* [Exercise directions]: Reproduce only the stretch of entries below that begins at the first line and ends at the line holding "u_core.o_peak | 5 |".

* [Information]:
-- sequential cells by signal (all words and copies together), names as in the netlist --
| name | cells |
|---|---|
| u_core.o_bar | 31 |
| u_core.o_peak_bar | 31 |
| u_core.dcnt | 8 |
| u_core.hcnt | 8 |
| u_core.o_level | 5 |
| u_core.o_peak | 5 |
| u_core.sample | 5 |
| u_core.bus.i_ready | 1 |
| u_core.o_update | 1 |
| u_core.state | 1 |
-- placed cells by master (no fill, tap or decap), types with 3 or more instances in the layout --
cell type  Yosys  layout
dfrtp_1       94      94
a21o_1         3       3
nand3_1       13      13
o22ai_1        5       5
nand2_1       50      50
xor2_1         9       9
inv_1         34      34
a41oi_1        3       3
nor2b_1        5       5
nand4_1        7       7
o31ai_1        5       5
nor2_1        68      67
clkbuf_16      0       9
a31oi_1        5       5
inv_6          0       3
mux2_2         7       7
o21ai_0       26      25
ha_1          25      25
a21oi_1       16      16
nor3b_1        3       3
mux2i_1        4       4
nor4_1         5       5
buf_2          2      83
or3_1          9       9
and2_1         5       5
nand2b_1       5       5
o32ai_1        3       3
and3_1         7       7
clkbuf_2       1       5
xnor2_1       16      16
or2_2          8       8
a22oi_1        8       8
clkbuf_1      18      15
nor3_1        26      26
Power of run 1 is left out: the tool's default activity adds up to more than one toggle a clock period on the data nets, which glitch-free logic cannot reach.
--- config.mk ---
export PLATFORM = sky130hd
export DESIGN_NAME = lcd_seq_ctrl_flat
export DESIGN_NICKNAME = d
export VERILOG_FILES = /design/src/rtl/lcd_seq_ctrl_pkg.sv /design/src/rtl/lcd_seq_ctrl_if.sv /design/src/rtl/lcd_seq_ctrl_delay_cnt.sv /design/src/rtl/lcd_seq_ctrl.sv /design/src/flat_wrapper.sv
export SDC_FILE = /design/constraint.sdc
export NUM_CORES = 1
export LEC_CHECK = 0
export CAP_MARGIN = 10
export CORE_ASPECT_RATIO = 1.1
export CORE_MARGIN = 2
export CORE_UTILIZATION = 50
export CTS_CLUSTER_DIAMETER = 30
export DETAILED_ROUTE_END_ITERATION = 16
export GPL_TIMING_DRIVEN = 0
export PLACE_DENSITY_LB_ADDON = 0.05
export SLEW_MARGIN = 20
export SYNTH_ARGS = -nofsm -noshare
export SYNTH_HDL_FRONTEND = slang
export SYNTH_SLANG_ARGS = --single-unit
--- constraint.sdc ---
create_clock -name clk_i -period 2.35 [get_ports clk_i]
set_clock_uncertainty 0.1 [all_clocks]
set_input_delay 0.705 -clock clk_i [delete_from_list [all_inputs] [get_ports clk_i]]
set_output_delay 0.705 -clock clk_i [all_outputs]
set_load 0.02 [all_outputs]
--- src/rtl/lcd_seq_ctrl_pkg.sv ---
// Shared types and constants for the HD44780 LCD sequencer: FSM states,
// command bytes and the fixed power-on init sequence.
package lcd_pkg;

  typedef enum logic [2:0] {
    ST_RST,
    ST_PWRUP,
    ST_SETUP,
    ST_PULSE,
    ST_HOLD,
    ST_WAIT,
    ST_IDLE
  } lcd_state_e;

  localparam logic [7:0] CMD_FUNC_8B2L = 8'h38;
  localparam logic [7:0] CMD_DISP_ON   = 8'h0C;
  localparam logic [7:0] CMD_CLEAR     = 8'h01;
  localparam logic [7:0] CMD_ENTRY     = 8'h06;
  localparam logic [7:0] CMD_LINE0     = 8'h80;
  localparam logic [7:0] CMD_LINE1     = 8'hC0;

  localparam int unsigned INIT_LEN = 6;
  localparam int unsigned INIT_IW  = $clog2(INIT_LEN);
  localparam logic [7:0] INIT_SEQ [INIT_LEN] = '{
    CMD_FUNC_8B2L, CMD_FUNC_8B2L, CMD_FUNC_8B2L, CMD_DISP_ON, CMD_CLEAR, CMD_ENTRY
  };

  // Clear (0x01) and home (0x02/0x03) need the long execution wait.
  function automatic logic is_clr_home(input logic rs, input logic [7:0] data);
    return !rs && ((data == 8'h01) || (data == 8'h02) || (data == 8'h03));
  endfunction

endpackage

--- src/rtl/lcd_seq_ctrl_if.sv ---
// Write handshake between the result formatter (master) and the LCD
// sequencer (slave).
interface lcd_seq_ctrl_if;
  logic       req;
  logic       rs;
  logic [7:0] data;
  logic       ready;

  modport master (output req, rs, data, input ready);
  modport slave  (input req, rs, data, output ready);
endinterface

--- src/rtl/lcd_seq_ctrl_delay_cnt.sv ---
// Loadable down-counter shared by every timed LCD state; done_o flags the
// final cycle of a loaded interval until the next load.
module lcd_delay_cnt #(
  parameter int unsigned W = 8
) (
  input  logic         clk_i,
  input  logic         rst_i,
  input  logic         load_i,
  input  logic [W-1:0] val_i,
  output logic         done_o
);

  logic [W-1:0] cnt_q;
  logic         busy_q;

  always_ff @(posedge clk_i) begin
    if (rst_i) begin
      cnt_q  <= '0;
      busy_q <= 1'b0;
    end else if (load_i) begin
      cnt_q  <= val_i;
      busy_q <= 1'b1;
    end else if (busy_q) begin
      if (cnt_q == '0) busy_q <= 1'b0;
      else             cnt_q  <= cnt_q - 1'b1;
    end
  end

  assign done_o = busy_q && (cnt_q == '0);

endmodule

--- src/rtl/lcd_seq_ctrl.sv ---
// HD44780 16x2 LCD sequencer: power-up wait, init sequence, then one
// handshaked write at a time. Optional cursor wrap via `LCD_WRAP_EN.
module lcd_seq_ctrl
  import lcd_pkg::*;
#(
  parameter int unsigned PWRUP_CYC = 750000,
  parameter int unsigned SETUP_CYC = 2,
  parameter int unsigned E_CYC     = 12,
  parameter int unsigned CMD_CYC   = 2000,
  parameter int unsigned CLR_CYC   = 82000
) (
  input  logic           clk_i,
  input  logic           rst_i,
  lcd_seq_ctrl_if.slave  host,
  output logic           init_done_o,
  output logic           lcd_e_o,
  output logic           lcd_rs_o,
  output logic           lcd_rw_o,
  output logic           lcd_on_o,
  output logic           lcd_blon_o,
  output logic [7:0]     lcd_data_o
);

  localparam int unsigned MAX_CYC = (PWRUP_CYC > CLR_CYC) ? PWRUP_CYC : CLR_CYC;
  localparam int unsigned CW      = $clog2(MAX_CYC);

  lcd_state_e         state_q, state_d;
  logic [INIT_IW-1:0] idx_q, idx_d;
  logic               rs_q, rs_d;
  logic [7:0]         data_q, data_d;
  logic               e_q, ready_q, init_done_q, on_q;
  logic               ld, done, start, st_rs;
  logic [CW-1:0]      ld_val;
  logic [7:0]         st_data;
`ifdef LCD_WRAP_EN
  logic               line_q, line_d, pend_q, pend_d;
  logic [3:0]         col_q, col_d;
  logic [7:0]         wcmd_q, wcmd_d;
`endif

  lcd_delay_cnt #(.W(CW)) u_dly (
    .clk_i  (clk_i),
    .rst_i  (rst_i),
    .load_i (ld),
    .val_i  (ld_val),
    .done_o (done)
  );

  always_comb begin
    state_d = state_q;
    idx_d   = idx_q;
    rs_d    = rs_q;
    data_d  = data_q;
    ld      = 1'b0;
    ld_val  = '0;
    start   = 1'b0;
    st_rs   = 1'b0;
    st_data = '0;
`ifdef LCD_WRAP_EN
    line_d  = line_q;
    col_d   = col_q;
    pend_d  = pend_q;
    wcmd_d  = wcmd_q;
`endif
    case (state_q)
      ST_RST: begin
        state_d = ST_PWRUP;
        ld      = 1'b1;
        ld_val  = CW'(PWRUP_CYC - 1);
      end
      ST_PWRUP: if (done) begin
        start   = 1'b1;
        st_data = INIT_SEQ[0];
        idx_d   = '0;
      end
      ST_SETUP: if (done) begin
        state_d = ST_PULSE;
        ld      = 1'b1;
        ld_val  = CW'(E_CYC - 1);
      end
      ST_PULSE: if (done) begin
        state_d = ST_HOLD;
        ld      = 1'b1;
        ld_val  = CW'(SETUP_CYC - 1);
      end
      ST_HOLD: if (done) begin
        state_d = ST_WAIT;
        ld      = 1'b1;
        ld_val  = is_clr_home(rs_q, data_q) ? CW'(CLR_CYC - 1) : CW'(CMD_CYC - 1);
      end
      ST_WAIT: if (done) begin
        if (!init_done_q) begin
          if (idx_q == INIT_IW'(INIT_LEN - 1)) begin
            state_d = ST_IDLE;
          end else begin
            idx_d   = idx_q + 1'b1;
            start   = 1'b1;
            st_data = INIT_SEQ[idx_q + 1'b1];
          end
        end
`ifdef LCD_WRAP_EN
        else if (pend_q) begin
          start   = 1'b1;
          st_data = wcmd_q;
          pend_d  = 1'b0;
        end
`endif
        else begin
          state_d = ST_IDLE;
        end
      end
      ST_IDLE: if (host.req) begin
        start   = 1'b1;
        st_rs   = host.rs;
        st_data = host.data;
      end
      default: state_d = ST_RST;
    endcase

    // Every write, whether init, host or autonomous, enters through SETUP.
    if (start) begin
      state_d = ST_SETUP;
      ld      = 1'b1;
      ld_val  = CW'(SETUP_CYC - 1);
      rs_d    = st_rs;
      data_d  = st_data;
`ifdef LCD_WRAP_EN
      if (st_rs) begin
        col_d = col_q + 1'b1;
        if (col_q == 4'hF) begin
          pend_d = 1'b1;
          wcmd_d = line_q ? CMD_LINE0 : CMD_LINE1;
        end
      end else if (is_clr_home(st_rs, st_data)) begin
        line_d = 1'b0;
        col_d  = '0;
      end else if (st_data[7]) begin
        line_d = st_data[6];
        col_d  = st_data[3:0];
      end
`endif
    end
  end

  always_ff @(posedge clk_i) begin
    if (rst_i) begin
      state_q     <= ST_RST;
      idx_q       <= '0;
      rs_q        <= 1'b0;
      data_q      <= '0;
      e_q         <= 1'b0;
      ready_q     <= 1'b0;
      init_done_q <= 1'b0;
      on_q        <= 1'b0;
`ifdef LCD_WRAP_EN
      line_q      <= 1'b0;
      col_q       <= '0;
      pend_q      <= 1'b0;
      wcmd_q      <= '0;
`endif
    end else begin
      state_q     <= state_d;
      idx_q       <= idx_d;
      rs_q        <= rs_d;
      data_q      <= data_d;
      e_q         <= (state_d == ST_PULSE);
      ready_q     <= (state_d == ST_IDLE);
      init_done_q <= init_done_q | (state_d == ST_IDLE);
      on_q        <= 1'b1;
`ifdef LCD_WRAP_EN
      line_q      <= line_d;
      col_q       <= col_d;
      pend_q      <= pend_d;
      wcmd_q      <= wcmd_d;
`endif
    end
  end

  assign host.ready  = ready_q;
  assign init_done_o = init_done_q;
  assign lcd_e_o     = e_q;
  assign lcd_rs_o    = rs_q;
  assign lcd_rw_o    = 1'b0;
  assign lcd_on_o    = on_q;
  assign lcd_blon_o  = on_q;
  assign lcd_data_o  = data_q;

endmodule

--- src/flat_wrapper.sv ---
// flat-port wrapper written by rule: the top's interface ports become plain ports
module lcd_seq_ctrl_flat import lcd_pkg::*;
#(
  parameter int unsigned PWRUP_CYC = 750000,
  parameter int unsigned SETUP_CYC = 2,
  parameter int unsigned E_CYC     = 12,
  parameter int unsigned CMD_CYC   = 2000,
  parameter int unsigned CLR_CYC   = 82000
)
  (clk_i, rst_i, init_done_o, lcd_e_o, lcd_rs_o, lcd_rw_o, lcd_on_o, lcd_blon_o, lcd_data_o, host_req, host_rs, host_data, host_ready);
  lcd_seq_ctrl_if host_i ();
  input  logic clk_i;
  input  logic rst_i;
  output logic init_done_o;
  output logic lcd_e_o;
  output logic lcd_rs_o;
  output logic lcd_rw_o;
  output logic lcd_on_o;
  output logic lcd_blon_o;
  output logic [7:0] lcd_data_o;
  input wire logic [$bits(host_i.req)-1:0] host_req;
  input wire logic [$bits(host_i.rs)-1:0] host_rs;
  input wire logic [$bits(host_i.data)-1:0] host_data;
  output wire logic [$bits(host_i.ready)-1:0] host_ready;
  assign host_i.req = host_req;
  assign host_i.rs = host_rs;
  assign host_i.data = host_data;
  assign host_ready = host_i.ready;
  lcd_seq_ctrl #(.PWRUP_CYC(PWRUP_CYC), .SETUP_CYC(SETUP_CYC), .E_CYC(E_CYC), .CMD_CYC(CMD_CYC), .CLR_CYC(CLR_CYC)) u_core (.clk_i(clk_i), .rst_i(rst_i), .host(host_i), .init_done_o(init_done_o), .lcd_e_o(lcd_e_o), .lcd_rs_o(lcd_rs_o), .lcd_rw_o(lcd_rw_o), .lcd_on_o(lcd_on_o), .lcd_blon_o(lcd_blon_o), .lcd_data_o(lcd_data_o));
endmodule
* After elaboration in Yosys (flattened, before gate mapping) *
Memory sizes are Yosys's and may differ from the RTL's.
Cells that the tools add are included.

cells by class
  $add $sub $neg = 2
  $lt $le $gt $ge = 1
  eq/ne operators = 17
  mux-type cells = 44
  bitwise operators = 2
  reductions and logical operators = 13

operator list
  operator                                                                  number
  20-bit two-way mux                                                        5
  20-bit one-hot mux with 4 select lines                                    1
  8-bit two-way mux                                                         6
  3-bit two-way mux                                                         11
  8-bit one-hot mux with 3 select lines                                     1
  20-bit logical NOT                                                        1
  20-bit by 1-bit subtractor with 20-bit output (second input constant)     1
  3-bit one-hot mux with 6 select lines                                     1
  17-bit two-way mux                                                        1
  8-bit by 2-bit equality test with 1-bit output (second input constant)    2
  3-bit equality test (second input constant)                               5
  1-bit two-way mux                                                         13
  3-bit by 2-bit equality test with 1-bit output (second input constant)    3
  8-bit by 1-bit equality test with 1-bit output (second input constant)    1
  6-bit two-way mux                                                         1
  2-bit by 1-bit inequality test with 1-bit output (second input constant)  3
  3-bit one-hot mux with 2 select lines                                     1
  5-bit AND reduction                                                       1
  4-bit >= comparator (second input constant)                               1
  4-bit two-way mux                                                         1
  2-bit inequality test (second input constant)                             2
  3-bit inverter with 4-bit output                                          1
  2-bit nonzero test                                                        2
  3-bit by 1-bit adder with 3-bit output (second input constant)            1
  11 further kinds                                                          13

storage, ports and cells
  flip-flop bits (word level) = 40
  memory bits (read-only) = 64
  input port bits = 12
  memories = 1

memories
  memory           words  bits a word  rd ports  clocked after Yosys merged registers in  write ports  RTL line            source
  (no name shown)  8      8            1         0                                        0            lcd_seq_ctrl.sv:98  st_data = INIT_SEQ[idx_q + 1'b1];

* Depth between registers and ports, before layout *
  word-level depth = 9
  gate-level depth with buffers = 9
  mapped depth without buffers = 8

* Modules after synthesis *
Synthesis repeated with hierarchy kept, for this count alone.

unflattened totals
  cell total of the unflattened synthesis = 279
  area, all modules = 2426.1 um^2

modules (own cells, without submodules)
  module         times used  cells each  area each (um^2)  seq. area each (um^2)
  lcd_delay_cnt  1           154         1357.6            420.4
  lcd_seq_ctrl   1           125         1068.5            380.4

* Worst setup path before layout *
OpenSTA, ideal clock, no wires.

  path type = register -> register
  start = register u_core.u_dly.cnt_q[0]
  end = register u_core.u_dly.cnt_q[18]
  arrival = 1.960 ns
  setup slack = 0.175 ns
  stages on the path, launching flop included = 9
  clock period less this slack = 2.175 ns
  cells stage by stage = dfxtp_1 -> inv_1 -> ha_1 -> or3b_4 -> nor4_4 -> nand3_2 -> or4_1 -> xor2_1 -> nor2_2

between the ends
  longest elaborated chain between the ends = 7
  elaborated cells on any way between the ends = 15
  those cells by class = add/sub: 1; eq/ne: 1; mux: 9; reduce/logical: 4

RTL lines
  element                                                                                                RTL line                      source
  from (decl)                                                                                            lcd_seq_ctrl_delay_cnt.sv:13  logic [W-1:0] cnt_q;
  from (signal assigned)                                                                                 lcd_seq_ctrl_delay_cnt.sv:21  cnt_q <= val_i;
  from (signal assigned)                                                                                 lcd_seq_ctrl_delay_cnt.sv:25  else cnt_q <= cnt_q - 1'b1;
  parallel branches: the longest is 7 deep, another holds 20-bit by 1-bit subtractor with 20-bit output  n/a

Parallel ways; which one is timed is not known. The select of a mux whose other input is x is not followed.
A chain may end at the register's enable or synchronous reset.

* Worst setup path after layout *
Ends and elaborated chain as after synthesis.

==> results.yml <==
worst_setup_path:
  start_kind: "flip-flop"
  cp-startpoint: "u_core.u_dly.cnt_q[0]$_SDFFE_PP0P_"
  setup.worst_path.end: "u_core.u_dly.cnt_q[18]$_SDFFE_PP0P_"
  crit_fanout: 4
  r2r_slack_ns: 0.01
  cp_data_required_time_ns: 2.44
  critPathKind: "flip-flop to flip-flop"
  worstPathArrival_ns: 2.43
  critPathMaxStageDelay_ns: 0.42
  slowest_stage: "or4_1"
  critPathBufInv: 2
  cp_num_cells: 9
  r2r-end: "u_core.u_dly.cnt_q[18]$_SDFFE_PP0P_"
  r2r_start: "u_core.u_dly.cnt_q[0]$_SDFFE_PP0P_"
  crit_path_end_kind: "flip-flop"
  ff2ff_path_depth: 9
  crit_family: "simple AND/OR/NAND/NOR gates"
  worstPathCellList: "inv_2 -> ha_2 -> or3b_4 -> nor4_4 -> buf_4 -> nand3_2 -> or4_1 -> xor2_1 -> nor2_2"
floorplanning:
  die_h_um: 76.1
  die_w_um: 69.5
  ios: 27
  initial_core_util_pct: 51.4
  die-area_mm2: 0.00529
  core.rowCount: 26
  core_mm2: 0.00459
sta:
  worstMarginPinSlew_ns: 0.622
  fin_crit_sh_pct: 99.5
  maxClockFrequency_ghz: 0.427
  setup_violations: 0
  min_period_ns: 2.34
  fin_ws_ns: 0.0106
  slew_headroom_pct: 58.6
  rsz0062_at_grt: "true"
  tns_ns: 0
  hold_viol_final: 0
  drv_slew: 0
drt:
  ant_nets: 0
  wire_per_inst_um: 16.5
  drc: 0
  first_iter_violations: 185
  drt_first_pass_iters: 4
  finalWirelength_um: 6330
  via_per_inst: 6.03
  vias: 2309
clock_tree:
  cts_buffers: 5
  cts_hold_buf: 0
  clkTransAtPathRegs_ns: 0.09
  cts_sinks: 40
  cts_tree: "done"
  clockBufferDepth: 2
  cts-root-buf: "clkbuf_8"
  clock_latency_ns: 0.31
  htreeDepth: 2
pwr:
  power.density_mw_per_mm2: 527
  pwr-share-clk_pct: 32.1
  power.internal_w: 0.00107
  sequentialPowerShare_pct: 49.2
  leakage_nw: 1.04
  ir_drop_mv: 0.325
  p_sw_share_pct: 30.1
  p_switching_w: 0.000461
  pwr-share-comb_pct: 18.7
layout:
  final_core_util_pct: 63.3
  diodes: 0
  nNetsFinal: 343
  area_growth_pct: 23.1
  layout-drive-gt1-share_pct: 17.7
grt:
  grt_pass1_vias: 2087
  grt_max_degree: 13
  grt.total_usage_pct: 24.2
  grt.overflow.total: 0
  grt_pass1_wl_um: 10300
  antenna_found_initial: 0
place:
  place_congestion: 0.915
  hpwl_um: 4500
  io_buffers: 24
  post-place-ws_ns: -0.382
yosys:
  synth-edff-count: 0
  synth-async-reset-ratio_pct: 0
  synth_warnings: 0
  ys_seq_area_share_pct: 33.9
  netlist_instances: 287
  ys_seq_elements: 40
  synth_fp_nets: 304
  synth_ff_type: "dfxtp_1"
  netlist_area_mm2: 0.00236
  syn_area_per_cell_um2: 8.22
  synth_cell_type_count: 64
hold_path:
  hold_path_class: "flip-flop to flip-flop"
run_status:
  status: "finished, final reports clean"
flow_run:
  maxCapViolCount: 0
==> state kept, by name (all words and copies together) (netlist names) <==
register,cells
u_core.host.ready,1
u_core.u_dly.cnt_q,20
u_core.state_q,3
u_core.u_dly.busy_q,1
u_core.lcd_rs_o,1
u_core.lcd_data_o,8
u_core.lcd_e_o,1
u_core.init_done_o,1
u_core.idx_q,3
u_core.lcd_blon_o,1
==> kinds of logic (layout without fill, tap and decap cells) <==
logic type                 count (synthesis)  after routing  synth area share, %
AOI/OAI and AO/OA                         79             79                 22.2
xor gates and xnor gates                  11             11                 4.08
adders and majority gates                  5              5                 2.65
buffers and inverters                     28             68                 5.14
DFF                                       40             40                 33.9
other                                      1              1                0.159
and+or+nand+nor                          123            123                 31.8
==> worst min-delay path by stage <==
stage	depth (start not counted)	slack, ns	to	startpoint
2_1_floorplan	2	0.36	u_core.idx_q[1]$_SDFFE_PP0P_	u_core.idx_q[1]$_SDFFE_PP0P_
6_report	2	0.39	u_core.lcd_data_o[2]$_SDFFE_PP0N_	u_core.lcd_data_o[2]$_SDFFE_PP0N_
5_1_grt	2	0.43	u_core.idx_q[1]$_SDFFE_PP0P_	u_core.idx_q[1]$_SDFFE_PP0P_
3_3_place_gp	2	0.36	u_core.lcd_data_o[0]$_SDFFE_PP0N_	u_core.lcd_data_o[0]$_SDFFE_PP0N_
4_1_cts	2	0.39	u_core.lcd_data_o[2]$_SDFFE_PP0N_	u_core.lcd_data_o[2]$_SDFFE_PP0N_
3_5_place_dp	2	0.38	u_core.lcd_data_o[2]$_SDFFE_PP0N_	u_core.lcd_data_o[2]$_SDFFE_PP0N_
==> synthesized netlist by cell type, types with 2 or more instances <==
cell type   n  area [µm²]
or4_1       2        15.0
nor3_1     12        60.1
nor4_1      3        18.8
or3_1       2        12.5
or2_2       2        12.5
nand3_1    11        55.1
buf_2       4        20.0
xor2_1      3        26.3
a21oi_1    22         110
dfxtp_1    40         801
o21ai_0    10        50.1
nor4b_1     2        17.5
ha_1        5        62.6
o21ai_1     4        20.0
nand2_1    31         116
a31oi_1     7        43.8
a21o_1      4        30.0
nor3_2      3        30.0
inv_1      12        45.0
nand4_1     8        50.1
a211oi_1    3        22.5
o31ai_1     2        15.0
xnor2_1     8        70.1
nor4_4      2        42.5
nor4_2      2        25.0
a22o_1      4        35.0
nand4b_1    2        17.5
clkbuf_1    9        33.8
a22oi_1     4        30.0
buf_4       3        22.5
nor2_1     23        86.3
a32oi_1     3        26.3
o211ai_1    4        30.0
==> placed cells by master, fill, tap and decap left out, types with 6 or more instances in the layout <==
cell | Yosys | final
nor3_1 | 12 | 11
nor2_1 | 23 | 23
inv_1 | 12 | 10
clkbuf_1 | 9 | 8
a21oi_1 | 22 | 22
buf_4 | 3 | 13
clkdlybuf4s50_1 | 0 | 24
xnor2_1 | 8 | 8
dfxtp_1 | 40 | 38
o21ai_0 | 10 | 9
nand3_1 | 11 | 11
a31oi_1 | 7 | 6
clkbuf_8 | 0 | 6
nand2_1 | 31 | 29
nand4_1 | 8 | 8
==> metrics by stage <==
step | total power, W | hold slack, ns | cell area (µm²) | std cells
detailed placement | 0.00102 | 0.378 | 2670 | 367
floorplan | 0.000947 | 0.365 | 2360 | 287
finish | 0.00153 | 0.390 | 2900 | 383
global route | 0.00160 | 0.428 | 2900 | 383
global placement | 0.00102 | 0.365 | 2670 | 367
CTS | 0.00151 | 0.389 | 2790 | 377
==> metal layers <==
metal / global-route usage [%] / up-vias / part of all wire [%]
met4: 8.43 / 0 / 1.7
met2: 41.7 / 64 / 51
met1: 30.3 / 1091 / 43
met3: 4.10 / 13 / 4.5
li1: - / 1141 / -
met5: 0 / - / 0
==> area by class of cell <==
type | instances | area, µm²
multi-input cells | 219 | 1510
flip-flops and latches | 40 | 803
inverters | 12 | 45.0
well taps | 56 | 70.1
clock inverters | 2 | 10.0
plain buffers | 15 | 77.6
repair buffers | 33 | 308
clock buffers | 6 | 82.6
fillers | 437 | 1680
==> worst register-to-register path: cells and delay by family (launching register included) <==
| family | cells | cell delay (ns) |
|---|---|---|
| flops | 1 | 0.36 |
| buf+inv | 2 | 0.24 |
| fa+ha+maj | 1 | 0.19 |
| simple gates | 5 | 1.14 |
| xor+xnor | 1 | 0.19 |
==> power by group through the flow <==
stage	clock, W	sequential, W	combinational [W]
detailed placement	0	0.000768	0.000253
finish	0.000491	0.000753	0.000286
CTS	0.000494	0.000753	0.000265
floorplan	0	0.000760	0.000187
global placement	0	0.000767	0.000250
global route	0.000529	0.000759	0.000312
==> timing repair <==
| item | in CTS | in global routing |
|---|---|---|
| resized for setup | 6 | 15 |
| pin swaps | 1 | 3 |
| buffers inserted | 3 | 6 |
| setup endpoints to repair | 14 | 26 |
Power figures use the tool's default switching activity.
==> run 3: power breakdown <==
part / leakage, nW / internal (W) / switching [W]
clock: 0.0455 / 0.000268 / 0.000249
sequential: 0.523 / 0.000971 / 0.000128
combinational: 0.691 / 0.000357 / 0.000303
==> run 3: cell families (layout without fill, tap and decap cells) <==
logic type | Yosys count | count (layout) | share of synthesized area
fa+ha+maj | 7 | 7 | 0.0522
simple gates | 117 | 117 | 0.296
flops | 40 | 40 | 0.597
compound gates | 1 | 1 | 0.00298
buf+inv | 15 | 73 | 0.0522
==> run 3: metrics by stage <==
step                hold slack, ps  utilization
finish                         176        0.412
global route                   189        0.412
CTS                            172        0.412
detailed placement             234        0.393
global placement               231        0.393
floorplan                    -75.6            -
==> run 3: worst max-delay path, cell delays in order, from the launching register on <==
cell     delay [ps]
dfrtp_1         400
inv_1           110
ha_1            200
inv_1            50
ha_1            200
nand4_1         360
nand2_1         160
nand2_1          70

* [Output for this exercise]:
-- sequential cells by signal (all words and copies together), names as in the netlist --
| name | cells |
|---|---|
| u_core.o_bar | 31 |
| u_core.o_peak_bar | 31 |
| u_core.dcnt | 8 |
| u_core.hcnt | 8 |
| u_core.o_level | 5 |
| u_core.o_peak | 5 |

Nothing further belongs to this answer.